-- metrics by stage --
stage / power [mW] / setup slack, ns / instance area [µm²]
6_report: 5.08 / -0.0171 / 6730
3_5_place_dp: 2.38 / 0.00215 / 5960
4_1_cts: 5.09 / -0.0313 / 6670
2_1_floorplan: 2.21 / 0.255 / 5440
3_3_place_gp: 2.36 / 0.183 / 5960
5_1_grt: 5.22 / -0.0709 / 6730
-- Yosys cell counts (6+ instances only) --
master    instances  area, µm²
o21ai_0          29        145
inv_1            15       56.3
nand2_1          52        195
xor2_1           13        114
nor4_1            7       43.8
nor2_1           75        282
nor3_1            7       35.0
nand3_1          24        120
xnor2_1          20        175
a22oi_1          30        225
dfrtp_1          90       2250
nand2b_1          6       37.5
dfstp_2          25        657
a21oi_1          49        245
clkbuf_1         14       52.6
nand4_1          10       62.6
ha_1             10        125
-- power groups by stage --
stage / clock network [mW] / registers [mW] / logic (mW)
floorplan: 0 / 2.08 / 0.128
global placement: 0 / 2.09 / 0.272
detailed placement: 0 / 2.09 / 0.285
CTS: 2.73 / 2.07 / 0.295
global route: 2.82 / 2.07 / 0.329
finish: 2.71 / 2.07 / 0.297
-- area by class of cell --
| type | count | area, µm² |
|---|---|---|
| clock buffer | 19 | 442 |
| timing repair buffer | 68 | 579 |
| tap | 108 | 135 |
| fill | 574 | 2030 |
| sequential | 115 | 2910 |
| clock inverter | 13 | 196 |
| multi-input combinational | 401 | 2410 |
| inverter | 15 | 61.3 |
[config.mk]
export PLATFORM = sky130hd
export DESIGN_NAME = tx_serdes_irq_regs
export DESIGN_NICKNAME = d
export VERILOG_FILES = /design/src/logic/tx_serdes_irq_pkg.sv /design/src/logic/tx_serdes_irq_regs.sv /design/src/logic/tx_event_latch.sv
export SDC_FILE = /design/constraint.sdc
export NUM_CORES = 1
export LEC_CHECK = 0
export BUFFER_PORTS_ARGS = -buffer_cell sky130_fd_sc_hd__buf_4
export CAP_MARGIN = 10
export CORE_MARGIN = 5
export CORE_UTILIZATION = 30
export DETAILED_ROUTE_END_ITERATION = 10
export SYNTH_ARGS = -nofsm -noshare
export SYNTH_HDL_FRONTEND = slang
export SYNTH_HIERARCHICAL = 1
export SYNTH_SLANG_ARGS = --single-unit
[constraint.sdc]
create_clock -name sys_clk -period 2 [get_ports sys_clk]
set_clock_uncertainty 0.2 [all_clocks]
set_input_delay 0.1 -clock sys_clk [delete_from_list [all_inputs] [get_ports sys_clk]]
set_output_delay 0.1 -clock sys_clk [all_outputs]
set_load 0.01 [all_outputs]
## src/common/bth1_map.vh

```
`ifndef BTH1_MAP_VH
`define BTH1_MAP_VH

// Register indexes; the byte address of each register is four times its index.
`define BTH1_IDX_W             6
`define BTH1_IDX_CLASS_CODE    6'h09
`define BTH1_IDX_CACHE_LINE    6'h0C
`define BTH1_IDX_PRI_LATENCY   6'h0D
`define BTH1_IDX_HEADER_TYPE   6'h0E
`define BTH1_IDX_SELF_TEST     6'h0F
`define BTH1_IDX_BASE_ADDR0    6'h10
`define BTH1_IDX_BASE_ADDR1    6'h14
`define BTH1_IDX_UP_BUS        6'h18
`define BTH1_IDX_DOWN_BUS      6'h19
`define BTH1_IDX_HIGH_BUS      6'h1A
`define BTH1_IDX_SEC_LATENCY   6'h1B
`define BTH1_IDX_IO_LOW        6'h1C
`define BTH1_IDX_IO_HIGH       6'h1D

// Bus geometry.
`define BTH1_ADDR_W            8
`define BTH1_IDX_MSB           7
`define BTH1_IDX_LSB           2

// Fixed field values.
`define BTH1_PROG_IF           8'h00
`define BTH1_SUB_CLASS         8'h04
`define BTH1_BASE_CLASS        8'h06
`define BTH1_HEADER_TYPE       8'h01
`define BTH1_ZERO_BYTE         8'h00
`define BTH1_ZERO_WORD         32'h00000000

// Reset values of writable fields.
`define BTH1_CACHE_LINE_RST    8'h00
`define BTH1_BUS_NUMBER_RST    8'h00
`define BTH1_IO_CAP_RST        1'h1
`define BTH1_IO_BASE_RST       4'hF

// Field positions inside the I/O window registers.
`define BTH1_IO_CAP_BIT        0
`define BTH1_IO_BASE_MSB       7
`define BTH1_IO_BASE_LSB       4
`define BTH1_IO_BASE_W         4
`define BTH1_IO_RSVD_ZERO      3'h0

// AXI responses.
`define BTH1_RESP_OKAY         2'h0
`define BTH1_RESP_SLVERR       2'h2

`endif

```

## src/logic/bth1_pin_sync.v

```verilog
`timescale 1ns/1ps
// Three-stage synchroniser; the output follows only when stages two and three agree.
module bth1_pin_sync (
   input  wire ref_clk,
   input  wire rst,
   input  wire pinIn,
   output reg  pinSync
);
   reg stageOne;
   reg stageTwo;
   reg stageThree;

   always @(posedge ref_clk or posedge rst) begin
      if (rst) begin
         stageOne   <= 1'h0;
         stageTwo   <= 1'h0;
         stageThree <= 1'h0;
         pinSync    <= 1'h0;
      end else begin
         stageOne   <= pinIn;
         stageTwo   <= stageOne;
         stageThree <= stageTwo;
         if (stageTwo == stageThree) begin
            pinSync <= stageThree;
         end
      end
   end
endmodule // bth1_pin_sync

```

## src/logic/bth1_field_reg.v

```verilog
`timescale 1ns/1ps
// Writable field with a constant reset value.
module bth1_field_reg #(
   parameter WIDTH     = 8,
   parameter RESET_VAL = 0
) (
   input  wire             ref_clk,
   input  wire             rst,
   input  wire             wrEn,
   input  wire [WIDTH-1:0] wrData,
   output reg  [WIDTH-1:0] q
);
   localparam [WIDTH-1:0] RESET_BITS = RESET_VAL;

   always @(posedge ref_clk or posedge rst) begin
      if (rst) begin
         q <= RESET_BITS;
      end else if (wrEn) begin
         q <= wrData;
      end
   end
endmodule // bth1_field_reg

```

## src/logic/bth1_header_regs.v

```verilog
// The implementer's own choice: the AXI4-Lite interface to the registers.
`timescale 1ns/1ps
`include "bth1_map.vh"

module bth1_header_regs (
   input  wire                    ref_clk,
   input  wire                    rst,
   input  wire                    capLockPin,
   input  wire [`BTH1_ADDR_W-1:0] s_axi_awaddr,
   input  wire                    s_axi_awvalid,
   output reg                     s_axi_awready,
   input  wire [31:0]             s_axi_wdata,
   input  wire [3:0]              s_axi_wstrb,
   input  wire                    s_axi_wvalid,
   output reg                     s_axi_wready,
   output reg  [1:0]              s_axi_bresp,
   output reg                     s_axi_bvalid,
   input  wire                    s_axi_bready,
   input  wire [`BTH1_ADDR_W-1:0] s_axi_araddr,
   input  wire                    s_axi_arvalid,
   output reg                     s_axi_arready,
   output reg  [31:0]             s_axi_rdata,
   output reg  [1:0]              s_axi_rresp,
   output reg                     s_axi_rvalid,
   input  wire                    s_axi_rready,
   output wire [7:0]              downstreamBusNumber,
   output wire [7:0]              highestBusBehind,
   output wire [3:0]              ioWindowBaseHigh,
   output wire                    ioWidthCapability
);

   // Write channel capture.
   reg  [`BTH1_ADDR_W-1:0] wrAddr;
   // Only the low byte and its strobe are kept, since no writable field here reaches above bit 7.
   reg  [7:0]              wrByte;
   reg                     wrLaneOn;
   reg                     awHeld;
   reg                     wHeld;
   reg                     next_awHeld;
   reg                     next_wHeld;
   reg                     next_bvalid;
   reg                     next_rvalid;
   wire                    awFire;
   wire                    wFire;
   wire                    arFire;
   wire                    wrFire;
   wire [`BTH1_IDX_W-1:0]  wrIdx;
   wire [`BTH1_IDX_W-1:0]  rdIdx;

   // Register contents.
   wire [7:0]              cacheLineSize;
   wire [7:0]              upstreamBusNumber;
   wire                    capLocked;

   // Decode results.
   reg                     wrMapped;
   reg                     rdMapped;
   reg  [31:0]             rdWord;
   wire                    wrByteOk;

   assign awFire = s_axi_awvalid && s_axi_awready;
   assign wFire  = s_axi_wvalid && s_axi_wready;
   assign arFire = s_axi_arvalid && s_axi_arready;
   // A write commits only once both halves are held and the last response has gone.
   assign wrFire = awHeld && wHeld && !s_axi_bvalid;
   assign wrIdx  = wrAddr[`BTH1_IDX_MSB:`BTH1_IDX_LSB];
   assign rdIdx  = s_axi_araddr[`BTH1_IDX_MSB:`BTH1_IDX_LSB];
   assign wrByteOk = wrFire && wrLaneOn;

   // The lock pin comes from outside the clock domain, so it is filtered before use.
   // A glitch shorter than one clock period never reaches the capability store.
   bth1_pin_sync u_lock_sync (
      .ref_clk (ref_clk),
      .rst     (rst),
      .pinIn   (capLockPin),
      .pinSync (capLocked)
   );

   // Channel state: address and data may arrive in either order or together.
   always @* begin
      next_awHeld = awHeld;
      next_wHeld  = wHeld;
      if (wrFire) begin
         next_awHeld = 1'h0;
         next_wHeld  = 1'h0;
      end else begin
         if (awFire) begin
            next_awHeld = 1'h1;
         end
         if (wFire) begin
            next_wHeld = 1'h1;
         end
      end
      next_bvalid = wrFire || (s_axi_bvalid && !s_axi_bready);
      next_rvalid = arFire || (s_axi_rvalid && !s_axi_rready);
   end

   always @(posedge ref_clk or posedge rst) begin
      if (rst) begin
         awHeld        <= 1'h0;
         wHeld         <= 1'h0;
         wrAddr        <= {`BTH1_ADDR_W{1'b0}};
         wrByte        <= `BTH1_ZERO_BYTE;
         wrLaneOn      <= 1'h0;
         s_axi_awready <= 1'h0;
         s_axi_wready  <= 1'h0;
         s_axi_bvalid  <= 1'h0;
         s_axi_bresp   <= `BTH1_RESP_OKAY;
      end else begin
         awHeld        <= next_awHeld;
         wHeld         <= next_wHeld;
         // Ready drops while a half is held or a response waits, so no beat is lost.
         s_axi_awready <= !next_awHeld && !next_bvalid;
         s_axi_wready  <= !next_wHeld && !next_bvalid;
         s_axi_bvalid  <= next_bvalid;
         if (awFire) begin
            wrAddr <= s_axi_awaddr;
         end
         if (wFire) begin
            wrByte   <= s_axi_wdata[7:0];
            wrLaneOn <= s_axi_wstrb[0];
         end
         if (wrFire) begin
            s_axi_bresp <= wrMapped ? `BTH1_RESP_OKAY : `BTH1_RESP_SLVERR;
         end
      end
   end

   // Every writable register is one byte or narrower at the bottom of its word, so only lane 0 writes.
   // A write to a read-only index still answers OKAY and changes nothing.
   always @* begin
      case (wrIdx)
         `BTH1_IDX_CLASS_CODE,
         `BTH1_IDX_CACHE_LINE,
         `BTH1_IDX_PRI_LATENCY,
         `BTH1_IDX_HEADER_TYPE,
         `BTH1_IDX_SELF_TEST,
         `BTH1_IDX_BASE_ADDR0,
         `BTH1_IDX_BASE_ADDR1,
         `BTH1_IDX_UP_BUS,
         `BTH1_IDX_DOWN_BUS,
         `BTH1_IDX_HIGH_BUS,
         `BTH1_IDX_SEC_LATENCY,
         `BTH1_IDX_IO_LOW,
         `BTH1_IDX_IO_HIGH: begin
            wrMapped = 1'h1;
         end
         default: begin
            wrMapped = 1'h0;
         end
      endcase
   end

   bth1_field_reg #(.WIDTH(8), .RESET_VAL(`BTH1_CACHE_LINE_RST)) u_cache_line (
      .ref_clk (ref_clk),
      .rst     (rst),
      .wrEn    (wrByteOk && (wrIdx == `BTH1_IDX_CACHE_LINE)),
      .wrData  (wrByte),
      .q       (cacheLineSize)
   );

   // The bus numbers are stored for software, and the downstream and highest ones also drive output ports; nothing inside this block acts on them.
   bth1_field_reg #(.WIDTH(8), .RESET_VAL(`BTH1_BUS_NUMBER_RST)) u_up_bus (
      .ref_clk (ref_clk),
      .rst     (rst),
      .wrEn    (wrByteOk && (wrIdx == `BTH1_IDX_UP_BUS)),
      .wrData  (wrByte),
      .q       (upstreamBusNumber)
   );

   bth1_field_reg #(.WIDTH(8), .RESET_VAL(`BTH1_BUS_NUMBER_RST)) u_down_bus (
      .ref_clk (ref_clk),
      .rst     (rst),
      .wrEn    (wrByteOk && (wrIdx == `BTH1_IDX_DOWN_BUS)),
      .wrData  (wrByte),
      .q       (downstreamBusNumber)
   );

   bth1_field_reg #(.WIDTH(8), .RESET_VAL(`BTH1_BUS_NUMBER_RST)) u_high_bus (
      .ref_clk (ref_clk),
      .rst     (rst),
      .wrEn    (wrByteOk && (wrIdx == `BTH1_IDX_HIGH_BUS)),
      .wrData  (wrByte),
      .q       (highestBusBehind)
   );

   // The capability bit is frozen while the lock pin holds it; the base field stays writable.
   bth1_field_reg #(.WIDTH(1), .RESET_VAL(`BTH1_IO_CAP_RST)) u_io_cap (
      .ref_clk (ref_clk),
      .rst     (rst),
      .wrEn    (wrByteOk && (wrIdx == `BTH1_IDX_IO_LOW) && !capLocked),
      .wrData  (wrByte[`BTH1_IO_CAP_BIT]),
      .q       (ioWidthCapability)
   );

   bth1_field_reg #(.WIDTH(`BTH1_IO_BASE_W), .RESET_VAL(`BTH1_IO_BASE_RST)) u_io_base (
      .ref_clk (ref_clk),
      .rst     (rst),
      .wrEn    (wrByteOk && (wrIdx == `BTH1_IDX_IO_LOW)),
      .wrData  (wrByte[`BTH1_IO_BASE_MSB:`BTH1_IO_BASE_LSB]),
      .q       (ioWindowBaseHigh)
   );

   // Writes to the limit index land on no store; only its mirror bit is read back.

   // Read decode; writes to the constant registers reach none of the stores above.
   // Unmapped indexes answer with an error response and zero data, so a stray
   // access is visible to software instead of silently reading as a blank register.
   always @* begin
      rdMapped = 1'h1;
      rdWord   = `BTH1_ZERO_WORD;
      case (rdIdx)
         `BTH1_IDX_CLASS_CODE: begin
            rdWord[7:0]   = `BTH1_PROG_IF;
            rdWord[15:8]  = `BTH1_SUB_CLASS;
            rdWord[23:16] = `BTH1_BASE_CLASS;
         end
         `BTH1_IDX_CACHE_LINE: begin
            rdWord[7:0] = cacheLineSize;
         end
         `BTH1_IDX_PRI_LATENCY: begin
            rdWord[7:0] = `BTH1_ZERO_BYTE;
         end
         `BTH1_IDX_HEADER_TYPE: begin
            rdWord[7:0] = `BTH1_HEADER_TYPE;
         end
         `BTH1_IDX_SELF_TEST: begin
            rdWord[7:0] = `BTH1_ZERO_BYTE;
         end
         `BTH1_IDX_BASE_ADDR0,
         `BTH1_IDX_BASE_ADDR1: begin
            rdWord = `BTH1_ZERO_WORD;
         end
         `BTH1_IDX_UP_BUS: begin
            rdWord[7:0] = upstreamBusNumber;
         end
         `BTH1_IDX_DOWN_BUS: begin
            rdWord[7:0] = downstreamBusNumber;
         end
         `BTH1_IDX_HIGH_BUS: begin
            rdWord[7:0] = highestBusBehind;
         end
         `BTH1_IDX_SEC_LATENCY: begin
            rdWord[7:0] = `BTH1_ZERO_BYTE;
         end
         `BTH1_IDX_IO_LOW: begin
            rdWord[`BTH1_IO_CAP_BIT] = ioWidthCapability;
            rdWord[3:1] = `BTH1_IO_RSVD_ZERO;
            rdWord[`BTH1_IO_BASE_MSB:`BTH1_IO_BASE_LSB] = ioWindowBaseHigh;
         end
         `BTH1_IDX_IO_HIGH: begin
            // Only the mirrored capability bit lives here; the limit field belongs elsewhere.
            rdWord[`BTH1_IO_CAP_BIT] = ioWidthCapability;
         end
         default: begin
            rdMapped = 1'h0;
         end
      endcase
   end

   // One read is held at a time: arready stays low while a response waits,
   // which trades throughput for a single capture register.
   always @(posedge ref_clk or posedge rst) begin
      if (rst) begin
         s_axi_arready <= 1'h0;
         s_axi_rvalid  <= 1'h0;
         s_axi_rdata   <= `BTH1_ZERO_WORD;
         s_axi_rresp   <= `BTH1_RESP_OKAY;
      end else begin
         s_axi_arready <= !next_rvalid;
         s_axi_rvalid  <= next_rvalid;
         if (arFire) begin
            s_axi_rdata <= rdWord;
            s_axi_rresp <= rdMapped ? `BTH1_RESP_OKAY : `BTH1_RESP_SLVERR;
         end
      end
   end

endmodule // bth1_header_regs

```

---

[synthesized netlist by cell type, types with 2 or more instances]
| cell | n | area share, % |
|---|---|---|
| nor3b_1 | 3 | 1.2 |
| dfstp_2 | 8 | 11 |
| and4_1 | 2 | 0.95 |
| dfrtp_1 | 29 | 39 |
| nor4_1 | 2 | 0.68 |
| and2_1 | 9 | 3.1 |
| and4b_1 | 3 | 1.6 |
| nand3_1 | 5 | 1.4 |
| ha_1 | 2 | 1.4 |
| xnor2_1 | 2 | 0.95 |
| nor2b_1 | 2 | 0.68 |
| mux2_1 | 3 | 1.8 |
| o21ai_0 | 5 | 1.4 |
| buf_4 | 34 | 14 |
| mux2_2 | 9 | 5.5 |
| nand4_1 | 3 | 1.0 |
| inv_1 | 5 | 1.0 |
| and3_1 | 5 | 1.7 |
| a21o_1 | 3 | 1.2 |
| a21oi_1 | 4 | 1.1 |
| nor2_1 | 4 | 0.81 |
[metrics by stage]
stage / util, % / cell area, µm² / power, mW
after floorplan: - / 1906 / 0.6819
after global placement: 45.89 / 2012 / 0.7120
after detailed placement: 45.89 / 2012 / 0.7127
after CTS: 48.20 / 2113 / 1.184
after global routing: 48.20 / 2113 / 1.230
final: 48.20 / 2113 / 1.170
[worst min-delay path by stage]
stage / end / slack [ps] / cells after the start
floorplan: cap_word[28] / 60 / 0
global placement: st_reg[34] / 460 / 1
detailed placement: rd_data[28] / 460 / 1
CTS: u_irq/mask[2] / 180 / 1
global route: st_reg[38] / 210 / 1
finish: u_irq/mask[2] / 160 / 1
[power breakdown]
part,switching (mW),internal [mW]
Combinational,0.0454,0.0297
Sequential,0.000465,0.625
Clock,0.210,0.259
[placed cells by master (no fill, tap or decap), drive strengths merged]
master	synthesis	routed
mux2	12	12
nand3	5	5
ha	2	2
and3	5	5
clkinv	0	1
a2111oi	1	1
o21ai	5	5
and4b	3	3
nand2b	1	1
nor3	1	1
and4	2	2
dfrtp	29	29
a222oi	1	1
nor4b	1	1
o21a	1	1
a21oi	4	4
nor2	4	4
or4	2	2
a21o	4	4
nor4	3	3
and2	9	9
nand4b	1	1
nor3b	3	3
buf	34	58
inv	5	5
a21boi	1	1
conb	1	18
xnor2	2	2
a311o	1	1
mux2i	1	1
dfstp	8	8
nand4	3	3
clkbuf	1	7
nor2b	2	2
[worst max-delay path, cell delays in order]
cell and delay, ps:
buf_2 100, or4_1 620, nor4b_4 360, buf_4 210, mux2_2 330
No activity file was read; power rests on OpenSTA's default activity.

Exercise => Return only the lines between the one holding "xnor2_1 | 2 | 0.95 |" and the one holding "nor2_1 | 4 | 0.81 |", inclusive, exactly as they appear above.

Exercise response =>
| xnor2_1 | 2 | 0.95 |
| nor2b_1 | 2 | 0.68 |
| mux2_1 | 3 | 1.8 |
| o21ai_0 | 5 | 1.4 |
| buf_4 | 34 | 14 |
| mux2_2 | 9 | 5.5 |
| nand4_1 | 3 | 1.0 |
| inv_1 | 5 | 1.0 |
| and3_1 | 5 | 1.7 |
| a21o_1 | 3 | 1.2 |
| a21oi_1 | 4 | 1.1 |
| nor2_1 | 4 | 0.81 |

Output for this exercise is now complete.